• Work request
Pull out every line below that contains the word "NeedW".

• Information supplied

<file path="src/sv/bts_pkg.sv">
// ----------------------------------------------------------------------------
// bts_pkg
// Shared constants, beat types and register codes of the top-two select unit.
// ----------------------------------------------------------------------------
package bts_pkg;

  localparam int unsigned MaxRows  = 16;
  localparam int unsigned RowCntW  = $clog2(MaxRows + 1);
  localparam int unsigned RowIdxW  = $clog2(MaxRows);
  localparam int unsigned SupW     = 16;
  localparam int unsigned QualW    = 16;
  localparam int unsigned SumW     = SupW + 1;
  localparam int unsigned RatioW   = 8;
  localparam int unsigned NeedW    = SumW + RatioW;
  localparam int unsigned BranchW  = 4;
  localparam int unsigned CfgIdxW  = 1;
  localparam int unsigned CfgDataW = 16;

  localparam logic [QualW-1:0]  ScoreLimitRst = QualW'(512);
  localparam logic [RatioW-1:0] RatioRst      = RatioW'(2);

  typedef enum logic [CfgIdxW-1:0] {
    RegScoreLimit     = 1'b0,
    RegDominanceRatio = 1'b1
  } cfg_reg_e;

  typedef struct packed {
    logic [SupW-1:0]  left_support;
    logic [SupW-1:0]  right_support;
    logic [QualW-1:0] left_quality;
    logic [QualW-1:0] right_quality;
    logic             final_row;
  } bts_in_t;

  typedef struct packed {
    logic [BranchW-1:0] chosen_branch;
    logic               chosen_ok;
  } bts_out_t;

  // Per-set tracking state; also the snapshot handed to the decision stage.
  typedef struct packed {
    logic [SumW-1:0]    best_sum;
    logic [RowIdxW-1:0] best_row;
    logic [QualW-1:0]   best_left_quality;
    logic [QualW-1:0]   best_right_quality;
    logic [SumW-1:0]    runner_sum;
    logic               runner_present;
  } bts_state_t;

endpackage

</file>
<file path="src/sv/bts_acc.sv">
// ----------------------------------------------------------------------------
// bts_acc
// Row tracker: keeps the largest and second-largest support sums of a set.
// ----------------------------------------------------------------------------
module bts_acc import bts_pkg::*; (
  input  logic       clk_i,
  input  logic       rst_ni,
  input  logic       row_fire_i,
  input  bts_in_t    row_i,
  output bts_state_t snap_o
);

  logic [RowCntW-1:0] row_q, row_d;
  bts_state_t         st_q, st_d, nx;
  logic [SumW-1:0]    sum;
  logic               in_range;
  logic               first_row;

  assign sum       = SumW'(row_i.left_support) + SumW'(row_i.right_support);
  assign in_range  = row_q < RowCntW'(MaxRows);
  assign first_row = (row_q == '0);

  always_comb begin
    nx    = st_q;
    row_d = row_q;
    if (in_range) begin
      if (first_row || (sum > st_q.best_sum)) begin
        if (!first_row) begin
          nx.runner_sum     = st_q.best_sum;
          nx.runner_present = 1'b1;
        end
        nx.best_sum           = sum;
        nx.best_row           = row_q[RowIdxW-1:0];
        nx.best_left_quality  = row_i.left_quality;
        nx.best_right_quality = row_i.right_quality;
      end else if (!st_q.runner_present || (sum > st_q.runner_sum)) begin
        nx.runner_sum     = sum;
        nx.runner_present = 1'b1;
      end
      row_d = row_q + RowCntW'(1);
    end
  end

  // Final row closes the set: hand off the updated state, start clean.
  always_comb begin
    st_d = st_q;
    if (row_fire_i) begin
      if (row_i.final_row) begin
        st_d  = '0;
      end else begin
        st_d  = nx;
      end
    end
  end

  assign snap_o = nx;

  always_ff @(posedge clk_i or negedge rst_ni) begin
    if (!rst_ni) begin
      row_q <= '0;
      st_q  <= '0;
    end else if (row_fire_i) begin
      row_q <= row_i.final_row ? '0 : row_d;
      st_q  <= st_d;
    end
  end

endmodule

</file>
<file path="src/sv/bts_decide.sv">
// ----------------------------------------------------------------------------
// bts_decide
// Holds a closed set's snapshot, applies the dominance test, registers result.
// ----------------------------------------------------------------------------
module bts_decide import bts_pkg::*; (
  input  logic              clk_i,
  input  logic              rst_ni,
  input  logic              snap_vld_i,
  input  bts_state_t        snap_i,
  input  logic [QualW-1:0]  score_limit_i,
  input  logic [RatioW-1:0] ratio_i,
  output logic              snap_free_o,
  output logic              out_valid_o,
  input  logic              out_stall_i,
  output bts_out_t          out_data_o
);

  logic        snap_vld_q;
  bts_state_t  snap_q;
  logic        out_vld_q;
  bts_out_t    out_q, out_d;
  logic        out_free;
  logic        snap_move;
  logic [NeedW-1:0] need;
  logic        chosen;

  assign out_free    = !out_vld_q || !out_stall_i;
  assign snap_move   = snap_vld_q && out_free;
  assign snap_free_o = !snap_vld_q || out_free;

  assign need = NeedW'(ratio_i) * NeedW'(snap_q.runner_sum);

  always_comb begin
    chosen = 1'b0;
    if (snap_q.runner_present) begin
      if (snap_q.runner_sum == '0) begin
        chosen = (snap_q.best_sum != '0);
      end else begin
        chosen = (NeedW'(snap_q.best_sum) >= need) &&
                 (snap_q.best_left_quality < score_limit_i) &&
                 (snap_q.best_right_quality < score_limit_i);
      end
    end
    out_d.chosen_ok     = chosen;
    out_d.chosen_branch = chosen ? BranchW'(snap_q.best_row) : '0;
  end

  always_ff @(posedge clk_i or negedge rst_ni) begin
    if (!rst_ni) begin
      snap_vld_q <= 1'b0;
      out_vld_q  <= 1'b0;
    end else begin
      if (snap_free_o) begin
        snap_vld_q <= snap_vld_i;
      end
      if (out_free) begin
        out_vld_q <= snap_vld_q;
      end
    end
  end

  always_ff @(posedge clk_i) begin
    if (snap_free_o && snap_vld_i) begin
      snap_q <= snap_i;
    end
    if (snap_move) begin
      out_q <= out_d;
    end
  end

  assign out_valid_o = out_vld_q;
  assign out_data_o  = out_q;

endmodule

</file>
<file path="src/sv/branch_top_two_select_unit.sv">
// Path: a final row beat passes the input register, the snapshot register
//   and the result register, in that order, before out_valid_o shows it.
// Throughput: one row per cycle; the only stall comes from a final row
//   meeting a full snapshot register while the result beat is held.
// Reset: asynchronous, active low; clears the row tracking and all valid
//   flags, sets score_limit to 512 (2.0 in Q8.8) and dominance_ratio to 2.
// ----------------------------------------------------------------------------
// branch_top_two_select_unit
// Picks the dominant branch of a set of rows by support sum and scores.
// ----------------------------------------------------------------------------
module branch_top_two_select_unit import bts_pkg::*; (
  input  logic                clk_i,
  input  logic                rst_ni,
  input  logic                in_valid_i,
  output logic                in_stall_o,
  input  bts_in_t             in_data_i,
  output logic                out_valid_o,
  input  logic                out_stall_i,
  output bts_out_t            out_data_o,
  input  logic                cfg_valid_i,
  output logic                cfg_ready_o,
  input  logic [CfgIdxW-1:0]  cfg_index_i,
  input  logic [CfgDataW-1:0] cfg_data_i
);

  logic              in_vld_q;
  bts_in_t           in_q;
  logic              in_free;
  logic              row_fire;
  logic              snap_free;
  bts_state_t        snap;
  logic [QualW-1:0]  score_limit_q;
  logic [RatioW-1:0] ratio_q;

  // A final row needs room in the snapshot register; other rows never wait.
  assign row_fire   = in_vld_q && (!in_q.final_row || snap_free);
  assign in_free    = !in_vld_q || row_fire;
  assign in_stall_o = !in_free;

  always_ff @(posedge clk_i or negedge rst_ni) begin
    if (!rst_ni) begin
      in_vld_q <= 1'b0;
    end else if (in_free) begin
      in_vld_q <= in_valid_i;
    end
  end

  always_ff @(posedge clk_i) begin
    if (in_free && in_valid_i) begin
      in_q <= in_data_i;
    end
  end

  assign cfg_ready_o = 1'b1;

  always_ff @(posedge clk_i or negedge rst_ni) begin
    if (!rst_ni) begin
      score_limit_q <= ScoreLimitRst;
      ratio_q       <= RatioRst;
    end else if (cfg_valid_i && cfg_ready_o) begin
      unique case (cfg_reg_e'(cfg_index_i))
        RegScoreLimit:     score_limit_q <= cfg_data_i[QualW-1:0];
        RegDominanceRatio: ratio_q       <= cfg_data_i[RatioW-1:0];
        default: ;
      endcase
    end
  end

  bts_acc u_acc (
    .clk_i      (clk_i),
    .rst_ni     (rst_ni),
    .row_fire_i (row_fire),
    .row_i      (in_q),
    .snap_o     (snap)
  );

  bts_decide u_decide (
    .clk_i         (clk_i),
    .rst_ni        (rst_ni),
    .snap_vld_i    (row_fire && in_q.final_row),
    .snap_i        (snap),
    .score_limit_i (score_limit_q),
    .ratio_i       (ratio_q),
    .snap_free_o   (snap_free),
    .out_valid_o   (out_valid_o),
    .out_stall_i   (out_stall_i),
    .out_data_o    (out_data_o)
  );

endmodule

</file>
<file path="config.mk">
export PLATFORM = sky130hd
export DESIGN_NAME = branch_top_two_select_unit
export DESIGN_NICKNAME = d
export VERILOG_FILES = /design/src/sv/bts_pkg.sv /design/src/sv/bts_acc.sv /design/src/sv/bts_decide.sv /design/src/sv/branch_top_two_select_unit.sv
export SDC_FILE = /design/constraint.sdc
export NUM_CORES = 1
export LEC_CHECK = 0
export BUFFER_PORTS_ARGS = -buffer_cell sky130_fd_sc_hd__buf_2
export CORE_AREA = 2 2 223 225
export DETAILED_ROUTE_END_ITERATION = 16
export DIE_AREA = 0 0 225 227
export GPL_TIMING_DRIVEN = 0
export MAX_ROUTING_LAYER = met4
export PLACE_DENSITY_LB_ADDON = 0.12
export SLEW_MARGIN = 30
export SYNTH_ARGS = -nofsm -noshare
export SYNTH_HDL_FRONTEND = slang
export SYNTH_HIERARCHICAL = 1
export SYNTH_SLANG_ARGS = --single-unit
export TNS_END_PERCENT = 1
</file>
<file path="constraint.sdc">
create_clock -name clk_i -period 7.7 [get_ports clk_i]
set_input_delay 1.54 -clock clk_i [delete_from_list [all_inputs] [get_ports clk_i]]
set_output_delay 1.54 -clock clk_i [all_outputs]
set_load 0.01 [all_outputs]
</file>
==> reports/results.tsv, run 1 <==
metric	value	unit
CP arrival	7.78	ns
Max Transition Viols Final	0	
area post-placement	17700	um^2
FILL cells	4728	
CTS tree	built	
Slew headroom	35.1	%
Post-synth ARST share	42.2	%
post-DP HPWL	32800	um
Die X	225	um
GRT Util Overall	18.0	%
highest clock rate	136	MHz
worst endpoint required time	8.13	ns
first-pass GRT wire length	68700	um
Final setup viols	0	
area share of the largest cell type after synthesis	25.8	%
Sw Pwr	0.00405	W
DIE AREA	51100	um^2
Switching Share	46.2	%
ANT nets after route	0	
fin crit period	7.35	ns
share of cells above drive strength 1	16.0	%
Main synth FF type	edfxtp_1	
pre-CTS WS	-0.0185	ns
global route overflow	0	
adder-cell share of the synthesized area	22.1	%
Final GP Congestion	0.894	
Avg WL per Cell	19.6	um
clock root cell	clkbuf_16	
# nets final	1885	
Area Growth Syn to Fin	13.6	%
PortBufs	93	
PnR worst setup slack	0.352	ns
Seq/Total Area, Yosys	41.5	%
slew of the pin with the lowest slew margin	0.973	ns
Yosys top cell by area	edfxtp_1	
Routed WL	43200	um
initial antenna violation count	1	
most common cell in the synthesized netlist	inv_1	
cells taking the most area after synthesis	edfxtp_1, dfrtp_1, fa_1, ha_1, and2_1	
final instance area	18700	um^2
placed cells	2155	
cell leakage power	8.10	nW
power per cell area	470	nW/um^2
Synth Area in XOR/XNOR	1.65	%
non-filler cells in the finished layout	2209	
CTS Sinks	244	
main combinational cell family by area after synthesis	adder cells	
compound-gate portion of the synthesized area	13.3	%
post-route setup TNS	0	ns
multiplexer share of the synthesized area	5.50	%
RSZ-0062 raised after global routing	no	
period utilization	95.4	%
Seq pwr share	20.8	%
Num CTS Buffers	28	
CP Launch Type	register	
Synth Register Bits	244	
number of global-route vias before repair	11800	
Clk pwr share	14.7	%
status	complete, no violations	
Vias	11300	
DRC	0	
Core Region	48500	um^2
syn_nets	1759	
internal power	0.00472	W
die extent in y	227	um
Yosys warning total	6	
max cap viols	0	
mean cell area of the mapped netlist	11.4	um^2
Skew-Pair Late Insertion Delay	0.57	ns
Worst VDD drop	321	uV
total iterations of the first detailed-routing run	5	
FP Rows	81	
CP max FO	10	
Vias/cell	5.13	
post-CTS setup repair buffer count	0	
critical path endpoint category	register	
clock-pin slew of the registers on the worst-case setup and hold paths	0.06	ns
DRT iter0 DRCs	558	
initial core utilization	33.8	%
htree depth	1	
Mapped Cells	1437	
Commonest cells post-synth	inv_1, ha_1, edfxtp_1	
Synth Area in Simple Gates	11.4	%
Post-Route Skew	0.0223	ns
Tot Pwr	0.00877	W
IO Pins	95	
EDFF count, synth	141	
CP Class	register to register	
distinct cell type count after synthesis	88	
power share of the combinational group	64.5	%
pin count of the biggest net entering global routing	61	
Mapped Area	16400	um^2
hold crit path type	register to register	
CTS Buffer Depth	3	
final hold viol count	0	
-- cells by family (layout without fill, tap and decap cells) --
group / after synthesis / in the layout
compound gates: 303 / 303
xor+xnor: 31 / 31
fa+ha+maj: 235 / 235
buf+inv: 192 / 340
flops: 244 / 244
mux: 77 / 77
other cells: 1 / 3
simple gates: 354 / 354
-- cell type report --
| class | count | area, um^2 | area share, % |
|---|---|---|---|
| Inverter | 149 | 559 | 3.00 |
| Sequential cell | 244 | 6820 | 36.6 |
| Buffer | 43 | 205 | 1.10 |
| Multi-Input combinational cell | 1001 | 8850 | 47.5 |
| Clock buffer | 37 | 754 | 4.04 |
| Tap cell | 622 | 778 | 4.17 |
| Antenna cell | 2 | 5.00 | 0.0268 |
| Timing Repair Buffer | 96 | 543 | 2.91 |
| Clock inverter | 15 | 138 | 0.738 |
-- sequential cells by signal, summed over array words and instances, names as in the netlist --
name / flops
u_decide/out_valid_o: 1
ratio_q: 8
u_acc/st_q: 71
score_limit_q: 16
in_vld_q: 1
u_acc/row_q: 5
u_decide/out_data_o: 5
u_decide/snap_q: 71
u_decide/snap_vld_q: 1
in_q: 65
-- per-layer routing --
layer / vias to the layer above / part of all wire [%] / GRT usage [%]
li1: 5390 / - / -
met1: 5663 / 48 / 25.0
met2: 213 / 46 / 28.2
met3: 64 / 3.6 / 1.86
met4: 0 / 2.3 / 4.40
met5: - / 0 / -
-- cells in the final DEF (no fill, tap or decap), drive strengths merged, types with 56 or more instances in the layout --
cell / count
inv: 151
ha: 144
edfxtp: 141
and2: 119
buf: 108
dfrtp: 101
fa: 91
nand2: 86
mux2: 76
clkbuf: 68
a21oi: 65
o21ai: 58
a22o: 56
-- power groups by stage --
stage	Clock [W]	Sequential [W]	Combinational (W)
5_1_grt	0.00138	0.00185	0.00637
3_3_place_gp	0	0.00185	0.00557
3_5_place_dp	0	0.00185	0.00563
6_report	0.00128	0.00182	0.00566
2_1_floorplan	0	0.00175	0.00424
4_1_cts	0.00133	0.00182	0.00569
-- stage by stage --
step,util [%],hold slack (ns)
2_1_floorplan,-,0.442
3_3_place_gp,36.4,0.472
3_5_place_dp,36.6,0.476
4_1_cts,38.4,0.493
5_1_grt,38.4,0.509
6_report,38.4,0.497
-- final timing paths --
path | startpoint | endpoint | slack (ns) | depth (start not counted)
min reg2reg | u_acc/st_q[26] | u_acc/st_q[26] | 0.50 | 1
min | u_acc/st_q[26] | u_acc/st_q[26] | 0.50 | 1
max | ratio_q[2] | u_decide/out_data_o[3] | 0.35 | 27
max in group asynchronous | rst_ni | score_limit_q[9] | 6.12 | 2
min in group asynchronous | rst_ni | ratio_q[2] | 0.88 | 1
max reg2reg | ratio_q[2] | u_decide/out_data_o[3] | 0.35 | 27
-- critical path, cell delays in order (launching register included) --
cell and delay [ns]:
dfrtp_2 0.52, clkbuf_2 0.32, nand2_1 0.12, fa_1 0.55
inv_1 0.05, fa_1 0.50, fa_1 0.53, inv_1 0.06
fa_1 0.49, inv_1 0.05, ha_1 0.37, nand4_1 0.16
nor2_1 0.08, a211oi_2 0.30, nand2_1 0.14, a21o_1 0.19
a21oi_1 0.16, xor2_1 0.10, ha_1 0.30, nand2_1 0.08
o31ai_1 0.38, o21ai_0 0.18, a311oi_1 0.30, o211ai_1 0.21
a2111oi_4 0.36, nand4_1 0.15, o21ai_2 0.36, and2_1 0.20
-- repair_timing --
item,4_1_cts,5_1_grt
hold buffers,0,0
resized for setup,3,10
setup endpoints to repair,5,5
cloned,0,0
Note: power is estimated with default switching activity, not from simulation.
==> inputs of run 2 (changes only) <==
--- a/config.mk
+++ b/config.mk
@@ -6,9 +6,10 @@
 export NUM_CORES = 1
 export LEC_CHECK = 0
 export BUFFER_PORTS_ARGS = -buffer_cell sky130_fd_sc_hd__buf_2
-export CORE_AREA = 2 2 223 225
+export CAP_MARGIN = 20
+export CORE_AREA = 2 2 220 222
 export DETAILED_ROUTE_END_ITERATION = 16
-export DIE_AREA = 0 0 225 227
+export DIE_AREA = 0 0 222 224
 export GPL_TIMING_DRIVEN = 0
 export MAX_ROUTING_LAYER = met4
 export PLACE_DENSITY_LB_ADDON = 0.12
==> run 2 against run 1 <==
Power up 1.1%. Highest routed layer unchanged. Largest cell class unchanged. Setup slack better by 0.22 ns. Fmax rose by 3.1%.
==> reports/results.tsv, run 2 (same netlist as run 1, synthesis figures left out) <==
metric	value	unit	change
clock-pin slew of the registers on the worst-case setup and hold paths	0.06	ns	about the same
placed cells	2148		-0.32%
Max Transition Viols Final	0		unchanged
CP Launch Type	register		
Skew-Pair Late Insertion Delay	0.56	ns	about the same
htree depth	1		unchanged
DRT iter0 DRCs	588		+5.4%
Post-Route Skew	0.0161	ns	-0.00613 ns
FILL cells	4619		-2.3%
CTS tree	built		
cell leakage power	8.12	nW	+0.23%
CP arrival	7.43	ns	-0.35 ns
die extent in y	224	um	-1.3%
ANT nets after route	0		unchanged
Vias/cell	5.13		about the same
non-filler cells in the finished layout	2205		-0.18%
critical path endpoint category	register		
first-pass GRT wire length	69100	um	+0.54%
PnR worst setup slack	0.574	ns	+0.222 ns
worst endpoint required time	8.00	ns	-0.13 ns
Vias	11300		-0.26%
pre-CTS WS	0.0819	ns	+0.100 ns
FP Rows	80		-1.2%
CTS Buffer Depth	3		unchanged
R2R setup slack	0.57	ns	+0.22 ns
DIE AREA	49700	um^2	-2.6%
PortBufs	93		unchanged
slew of the pin with the lowest slew margin	0.913	ns	-0.0601 ns
period utilization	92.5	%	-2.9 points
number of global-route vias before repair	11900		+0.17%
status	complete, no violations		
routed wl met2	19800	um	-0.62%
share of cells above drive strength 1	16.2	%	+0.15 points
internal power	0.00477	W	+1.1%
post-route setup TNS	0	ns	unchanged
# nets final	1889		+0.21%
total iterations of the first detailed-routing run	5		unchanged
Top Layer Used	met4		
Area Growth Syn to Fin	13.9	%	
global route overflow	0		unchanged
biggest regs	u_acc/st_q: 71 flops, u_decide/snap_q: 71 flops, in_q: 65 flops		
Slew headroom	39.1	%	+4.0 points
max cap viols	0		unchanged
highest clock rate	140	MHz	+3.1%
Final setup viols	0		unchanged
final hold viol count	0		unchanged
Switching Share	46.2	%	about the same
GRT Util Overall	18.3	%	+0.34 points
leading cell type in the layout, fill and taps excluded	inv_1		
Die X	222	um	-1.3%
pin count of the biggest net entering global routing	74		+21%
CP Class	register to register		
Num CTS Buffers	28		unchanged
CTS Hold Bufs	0		unchanged
fin util	39.5	%	+1.1 points
Core Region	47300	um^2	-2.5%
initial core utilization	34.7	%	+0.86 points
Final GP Congestion	0.887		-0.69%
fin crit period	7.13	ns	-0.222 ns
Seq pwr share	20.5	%	-0.3 points
post-DP HPWL	32100	um	-2.1%
Worst VDD drop	303	uV	-5.6%
commonest non-fill, non-tap cells in the layout	inv_1, ha_1, edfxtp_1		
Routed WL	42800	um	-0.95%
RSZ-0062 raised after global routing	no		
Clk pwr share	14.7	%	about the same
power per cell area	474	nW/um^2	+0.84%
hold crit path type	register to register		
CP max FO	10		unchanged
Avg WL per Cell	19.4	um	-0.77%
clock root cell	clkbuf_16		
CTS Sinks	244		unchanged
Sw Pwr	0.00409	W	+1.1%
Metal-1 WL	20600	um	-0.59%
initial antenna violation count	1		unchanged
DRC	0		unchanged
power share of the combinational group	64.7	%	+0.2 points
IO Pins	95		unchanged
metal3 WL	1620	um	+3.1%
[run 2: cell types whose count changed in the layout (fill, tap and decap cells not counted), sizes merged]
| cell | previous run | this run |
|---|---|---|
| buf | 108 | 112 |
| clkbuf | 68 | 73 |
| clkinv | 10 | 5 |
| diode | 2 | 1 |
[run 2: layout make-up]
type	count	area, um^2	area share [%]
well taps	615	769	4.12
multi-input cells	1001	8860	47.4
diodes	1	2.50	0.0134
clock buffers	42	796	4.26
plain buffers	43	210	1.12
clock inverters	10	101	0.542
repair buffers	100	573	3.06
flip-flops and latches	244	6820	36.5
inverters	149	559	2.99
[run 2: worst max-delay path, cell delays in order (launching register included)]
cell and delay (ns):
dfrtp_2 0.50, clkbuf_2 0.32, nand2_1 0.11, fa_1 0.49, inv_1 0.06, fa_1 0.49
fa_1 0.54, inv_1 0.06, fa_1 0.49, inv_1 0.04, ha_1 0.37, nand4_1 0.16
nor2_1 0.08, a211oi_2 0.31, nand2_1 0.14, a21o_1 0.20, a21oi_1 0.16, xor2_1 0.19
ha_1 0.27, a21oi_1 0.25, o2111ai_1 0.28, nor4_1 0.73, a2111oi_4 0.16, nand4_1 0.16
o21ai_4 0.10, and2_1 0.19
[run 2: final timing paths]
kind                       depth (start not counted)            from                      to
max                                               25      ratio_q[4]  u_decide/out_data_o[3]
min                                                1  u_acc/st_q[55]          u_acc/st_q[55]
max reg2reg                                       25      ratio_q[4]  u_decide/out_data_o[3]
min reg2reg                                        1  u_acc/st_q[55]          u_acc/st_q[55]
max in group asynchronous                          2          rst_ni           u_acc/st_q[1]
min in group asynchronous                          1          rst_ni              ratio_q[3]
[run 2: what timing repair did]
item / in CTS / in global routing
resized for setup: 1 / 21
setup buffers: 0 / 4
setup endpoints to repair: 1 / 5
pin swaps: 0 / 1
[run 2: metrics by stage]
stage / area (um^2) / hold WS (ns) / total power, W
after floorplan: 16400 / 0.442 / 0.00599
after global placement: 17700 / 0.475 / 0.00741
after detailed placement: 17700 / 0.465 / 0.00746
after CTS: 18600 / 0.491 / 0.00884
after global routing: 18700 / 0.505 / 0.00975
final: 18700 / 0.491 / 0.00886
[run 2: power groups by stage]
stage | registers [W] | clock network [W] | logic [W]
2_1_floorplan | 0.00175 | 0 | 0.00424
3_3_place_gp | 0.00185 | 0 | 0.00556
3_5_place_dp | 0.00185 | 0 | 0.00562
4_1_cts | 0.00182 | 0.00134 | 0.00568
5_1_grt | 0.00184 | 0.00139 | 0.00651
6_report | 0.00182 | 0.00131 | 0.00574
[run 2: per-layer routing]
metal,up-vias,track usage [%]
met2,239,29.0
met4,0,4.12
li1,5425,-
met1,5576,25.5
met3,61,1.65
met5,-,-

• Written reply
  localparam int unsigned NeedW    = SumW + RatioW;
  logic [NeedW-1:0] need;
  assign need = NeedW'(ratio_i) * NeedW'(snap_q.runner_sum);
        chosen = (NeedW'(snap_q.best_sum) >= need) &&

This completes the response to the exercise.